<<<<

==> design.v <==
module Register_File(
    input [3:0] Read_Reg_Add1,
    input [3:0] Read_Reg_Add2,
  input [3:0] Write_Reg,
    input [15:0] Write_Data,
    input RegWrite,
    input clk,
    output [15:0] Read_Data1,
    output [15:0] Read_Data2
    );
     reg [15:0] Registers [15:0];
integer i;
   initial begin
        for (i = 0; i < 16; i = i + 1)
          Registers[i] = 16'b0000000000000000;
	end
   assign  Read_Data1 = Registers[Read_Reg_Add1];
   assign Read_Data2 = Registers[Read_Reg_Add2];
	always @(negedge clk)
   begin
        if (RegWrite) begin
            Registers[Write_Reg] <= Write_Data;
            end
     end      
endmodule 
==> run.sh <==
#!/bin/bash
# OpenROAD 26Q1-2900-gdf79404cd8, Yosys 0.63+post, stock flow scripts
make -C /OpenROAD-flow-scripts/flow DESIGN_CONFIG=/design/flow/config.mk WORK_HOME=/design/flow/orfs finish
==> config.mk <==
export PLATFORM = sky130hd
export DESIGN_NAME = Register_File
export DESIGN_NICKNAME = Register_File
export VERILOG_FILES = /design/flow/design.v
export SDC_FILE = /design/flow/constraint.sdc
export NUM_CORES = 4
export LEC_CHECK = 1
export CORE_UTILIZATION = 40
==> constraint.sdc <==
current_design Register_File

set clk_period 3.0
set clk_io_pct 0.2

create_clock -name clk0 -period $clk_period [get_ports {clk}]

set non_clock_inputs [all_inputs -no_clocks]
set_input_delay [expr $clk_period * $clk_io_pct] -clock clk0 $non_clock_inputs
set_output_delay [expr $clk_period * $clk_io_pct] -clock clk0 [all_outputs]
==> impl_metrics.json <==
{
  "outcome": "finished with violations",
  "violations": "negative setup slack",
  "dp_slack_ps": -785,
  "die_h_microns": 173,
  "topCellsByArea": "edfxtp_1, mux4_2, mux4_1",
  "dp_cells": 1029,
  "grt.overflow.total": 0,
  "syn-cell-area_sq_um": 11700,
  "worstMarginPinSlew_ps": 298,
  "hold_viol": 0,
  "antenna_found_initial": 0,
  "num_rows": 62,
  "largest_register": "Registers",
  "area_delta_synth_final_pct": 35.1,
  "grt_max_degree": 36,
  "fillers": 2169,
  "cts.sinks": 256,
  "antenna_cells": 0,
  "ys_cells": 554,
  "io_pins": 62,
  "path_class": "reg -> out",
  "design_area_sq_um": 15800,
  "numCtsBuffers": 28,
  "yosysTopAreaCell": "edfxtp_1",
  "slew-limit-headroom": 0.800,
  "yosys_warnings": 1,
  "p_per_area_nw_per_um2": 596,
  "m1WireLength_microns": 9870,
  "power_mw": 9.40,
  "arrival_ps": 3500,
  "first_pass_iters": 4,
  "ys_types": 22,
  "largest_reg_flops": 256,
  "reg_top3": "Registers x256",
  "coreArea_sq_um": 28700,
  "top_area_frac": 0.659,
  "setup_viol": 32,
  "timing.final.ws_setup_ps": -1100,
  "hold_class": "in -> out",
  "synthCells": 554,
  "num_vias": 7211,
  "cts_tree": "yes",
  "crit_required_ps": 2400,
  "critPathLaunchType": "flop",
  "routed-wl-met2_microns": 14000,
  "dp_hpwl_microns": 16900,
  "utilization": 0.549,
  "drive_above_1_share": 0.389,
  "final_cell_count_no_fill": 1345,
  "clkSlewWorstSetupHoldPaths_ps": 30,
  "power.leakage_nw": 6.16,
  "top_layer_used": "met5",
  "wl_met3_microns": 5440,
  "hold_slack_ps": 1940,
  "ant_nets": 0,
  "ys.flops": 256,
  "root_buffer": "clkbuf_16",
  "irDropWorstVdd_v": 0.000401,
  "end_kind": "output pin",
  "cap_viol_max_count": 0,
  "chipArea_sq_um": 29900,
  "wl_per_cell_microns": 22.2,
  "maxSlewViolCount": 0,
  "route.detailed.drc": 0,
  "htree_levels": 1,
  "routabilityCongestion": 0.802,
  "grt_pass1_vias": 8855,
  "syn_area_per_cell_sq_um": 21.1,
  "rsz0062_at_grt": "true",
  "whs_path_depth": 6,
  "hold_end": "Read_Data2[15]",
  "cp_max_fo": 2,
  "grt_pass1_wl_microns": 46100,
  "ys_area_sq_um": 11700,
  "clockBufferDepth": 3,
  "grt_use_total": 0.231,
  "fin_setup_tns_ps": -31220,
  "min_from": "Read_Reg_Add2[1]",
  "fp_util": 0.407,
  "die_w_microns": 173,
  "placed_area_sq_um": 13600,
  "port_buffers": 61,
  "yosysSeqAreaShare": 0.659,
  "vias_per_cell": 5.36,
  "warning_count": 284,
  "drt_iter0_drc": 357,
  "wl_microns": 29800
}
[what timing repair did]
item                       CTS  global route
hold buffers                 0             0
setup buffers               12             0
pin swaps                   59            47
resized                    158            16
setup endpoints to repair  237            57
cloned                       3             0
[layout by cell type, fill, tap and decap left out, drive strengths merged]
master,instances
clkinvlp,3
nor2,14
nand3,1
nor2b,4
mux4,128
nand2,33
nand3b,2
clkinv,3
buf,125
clkdlybuf4s50,20
nor3,4
a22oi,64
edfxtp,256
bufinv,2
inv,265
clkbuf,29
dlygate4sd2,2
nand2b,2
bufbuf,1
or3b,1
and2,2
[cell usage after synthesis (all sizes together)]
cell type  count
nand2         33
or3b           1
inv            1
edfxtp       256
nand3          1
nor3           4
clkbuf        18
nand3b         2
a22oi         64
and2           2
buf           24
nand2b         2
mux4         128
nor2b          4
nor2          14
[cells by family (layout without fill, tap and decap cells)]
family                 after synthesis  after routing  share of synthesized area
muxes                              128            128                      0.254
and+or+nand+nor                     63             63                     0.0236
buffers and inverters               43            450                     0.0225
DFF                                256            256                      0.659
AOI/OAI and AO/OA                   64             64                     0.0412
[metal layers]
layer  up-vias  global-route usage
li1       3216                   -
met1      3483               0.250
met2       469               0.314
met3        41               0.227
met4         2              0.0741
met5         -              0.0128
[worst max-delay path, stage by stage, from the launching register on]
cell and delay (ps):
edfxtp_1 380, buf_4 150, mux4_2 480, a22oi_2 190
nand2_1 110, buf_2 130
[worst max-delay path by stage]
stage / from / to
6_report: Registers[3][10] / Read_Data1[10]
4_1_cts: Registers[3][10] / Read_Data1[10]
5_1_grt: Registers[3][10] / Read_Data1[10]
[area by class of cell]
cell class,count,area [sq um],area share
sequential,256,7690,0.488
multi-input combinational,255,4080,0.259
timing repair buffer,148,1690,0.107
clock inverter,273,1100,0.0700
clock buffer,29,726,0.0460
tap,384,480,0.0305
[where the power goes]
group	internal (mW)	leakage (nW)	switching, mW
clock network	2.36	1.81	2.15
logic	0.423	2.04	0.396
registers	4.04	2.31	0.0282
Power and IR drop assume default switching activity.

>>>>

> **Required action**
Could you copy every record above exactly as it appears?

> **Answer space**
==> design.v <==
module Register_File(
    input [3:0] Read_Reg_Add1,
    input [3:0] Read_Reg_Add2,
  input [3:0] Write_Reg,
    input [15:0] Write_Data,
    input RegWrite,
    input clk,
    output [15:0] Read_Data1,
    output [15:0] Read_Data2
    );
     reg [15:0] Registers [15:0];
integer i;
   initial begin
        for (i = 0; i < 16; i = i + 1)
          Registers[i] = 16'b0000000000000000;
	end
   assign  Read_Data1 = Registers[Read_Reg_Add1];
   assign Read_Data2 = Registers[Read_Reg_Add2];
	always @(negedge clk)
   begin
        if (RegWrite) begin
            Registers[Write_Reg] <= Write_Data;
            end
     end      
endmodule 
==> run.sh <==
#!/bin/bash
# OpenROAD 26Q1-2900-gdf79404cd8, Yosys 0.63+post, stock flow scripts
make -C /OpenROAD-flow-scripts/flow DESIGN_CONFIG=/design/flow/config.mk WORK_HOME=/design/flow/orfs finish
==> config.mk <==
export PLATFORM = sky130hd
export DESIGN_NAME = Register_File
export DESIGN_NICKNAME = Register_File
export VERILOG_FILES = /design/flow/design.v
export SDC_FILE = /design/flow/constraint.sdc
export NUM_CORES = 4
export LEC_CHECK = 1
export CORE_UTILIZATION = 40
==> constraint.sdc <==
current_design Register_File

set clk_period 3.0
set clk_io_pct 0.2

create_clock -name clk0 -period $clk_period [get_ports {clk}]

set non_clock_inputs [all_inputs -no_clocks]
set_input_delay [expr $clk_period * $clk_io_pct] -clock clk0 $non_clock_inputs
set_output_delay [expr $clk_period * $clk_io_pct] -clock clk0 [all_outputs]
==> impl_metrics.json <==
{
  "outcome": "finished with violations",
  "violations": "negative setup slack",
  "dp_slack_ps": -785,
  "die_h_microns": 173,
  "topCellsByArea": "edfxtp_1, mux4_2, mux4_1",
  "dp_cells": 1029,
  "grt.overflow.total": 0,
  "syn-cell-area_sq_um": 11700,
  "worstMarginPinSlew_ps": 298,
  "hold_viol": 0,
  "antenna_found_initial": 0,
  "num_rows": 62,
  "largest_register": "Registers",
  "area_delta_synth_final_pct": 35.1,
  "grt_max_degree": 36,
  "fillers": 2169,
  "cts.sinks": 256,
  "antenna_cells": 0,
  "ys_cells": 554,
  "io_pins": 62,
  "path_class": "reg -> out",
  "design_area_sq_um": 15800,
  "numCtsBuffers": 28,
  "yosysTopAreaCell": "edfxtp_1",
  "slew-limit-headroom": 0.800,
  "yosys_warnings": 1,
  "p_per_area_nw_per_um2": 596,
  "m1WireLength_microns": 9870,
  "power_mw": 9.40,
  "arrival_ps": 3500,
  "first_pass_iters": 4,
  "ys_types": 22,
  "largest_reg_flops": 256,
  "reg_top3": "Registers x256",
  "coreArea_sq_um": 28700,
  "top_area_frac": 0.659,
  "setup_viol": 32,
  "timing.final.ws_setup_ps": -1100,
  "hold_class": "in -> out",
  "synthCells": 554,
  "num_vias": 7211,
  "cts_tree": "yes",
  "crit_required_ps": 2400,
  "critPathLaunchType": "flop",
  "routed-wl-met2_microns": 14000,
  "dp_hpwl_microns": 16900,
  "utilization": 0.549,
  "drive_above_1_share": 0.389,
  "final_cell_count_no_fill": 1345,
  "clkSlewWorstSetupHoldPaths_ps": 30,
  "power.leakage_nw": 6.16,
  "top_layer_used": "met5",
  "wl_met3_microns": 5440,
  "hold_slack_ps": 1940,
  "ant_nets": 0,
  "ys.flops": 256,
  "root_buffer": "clkbuf_16",
  "irDropWorstVdd_v": 0.000401,
  "end_kind": "output pin",
  "cap_viol_max_count": 0,
  "chipArea_sq_um": 29900,
  "wl_per_cell_microns": 22.2,
  "maxSlewViolCount": 0,
  "route.detailed.drc": 0,
  "htree_levels": 1,
  "routabilityCongestion": 0.802,
  "grt_pass1_vias": 8855,
  "syn_area_per_cell_sq_um": 21.1,
  "rsz0062_at_grt": "true",
  "whs_path_depth": 6,
  "hold_end": "Read_Data2[15]",
  "cp_max_fo": 2,
  "grt_pass1_wl_microns": 46100,
  "ys_area_sq_um": 11700,
  "clockBufferDepth": 3,
  "grt_use_total": 0.231,
  "fin_setup_tns_ps": -31220,
  "min_from": "Read_Reg_Add2[1]",
  "fp_util": 0.407,
  "die_w_microns": 173,
  "placed_area_sq_um": 13600,
  "port_buffers": 61,
  "yosysSeqAreaShare": 0.659,
  "vias_per_cell": 5.36,
  "warning_count": 284,
  "drt_iter0_drc": 357,
  "wl_microns": 29800
}
[what timing repair did]
item                       CTS  global route
hold buffers                 0             0
setup buffers               12             0
pin swaps                   59            47
resized                    158            16
setup endpoints to repair  237            57
cloned                       3             0
[layout by cell type, fill, tap and decap left out, drive strengths merged]
master,instances
clkinvlp,3
nor2,14
nand3,1
nor2b,4
mux4,128
nand2,33
nand3b,2
clkinv,3
buf,125
clkdlybuf4s50,20
nor3,4
a22oi,64
edfxtp,256
bufinv,2
inv,265
clkbuf,29
dlygate4sd2,2
nand2b,2
bufbuf,1
or3b,1
and2,2
[cell usage after synthesis (all sizes together)]
cell type  count
nand2         33
or3b           1
inv            1
edfxtp       256
nand3          1
nor3           4
clkbuf        18
nand3b         2
a22oi         64
and2           2
buf           24
nand2b         2
mux4         128
nor2b          4
nor2          14
[cells by family (layout without fill, tap and decap cells)]
family                 after synthesis  after routing  share of synthesized area
muxes                              128            128                      0.254
and+or+nand+nor                     63             63                     0.0236
buffers and inverters               43            450                     0.0225
DFF                                256            256                      0.659
AOI/OAI and AO/OA                   64             64                     0.0412
[metal layers]
layer  up-vias  global-route usage
li1       3216                   -
met1      3483               0.250
met2       469               0.314
met3        41               0.227
met4         2              0.0741
met5         -              0.0128
[worst max-delay path, stage by stage, from the launching register on]
cell and delay (ps):
edfxtp_1 380, buf_4 150, mux4_2 480, a22oi_2 190
nand2_1 110, buf_2 130
[worst max-delay path by stage]
stage / from / to
6_report: Registers[3][10] / Read_Data1[10]
4_1_cts: Registers[3][10] / Read_Data1[10]
5_1_grt: Registers[3][10] / Read_Data1[10]
[area by class of cell]
cell class,count,area [sq um],area share
sequential,256,7690,0.488
multi-input combinational,255,4080,0.259
timing repair buffer,148,1690,0.107
clock inverter,273,1100,0.0700
clock buffer,29,726,0.0460
tap,384,480,0.0305
[where the power goes]
group	internal (mW)	leakage (nW)	switching, mW
clock network	2.36	1.81	2.15
logic	0.423	2.04	0.396
registers	4.04	2.31	0.0282
Power and IR drop assume default switching activity.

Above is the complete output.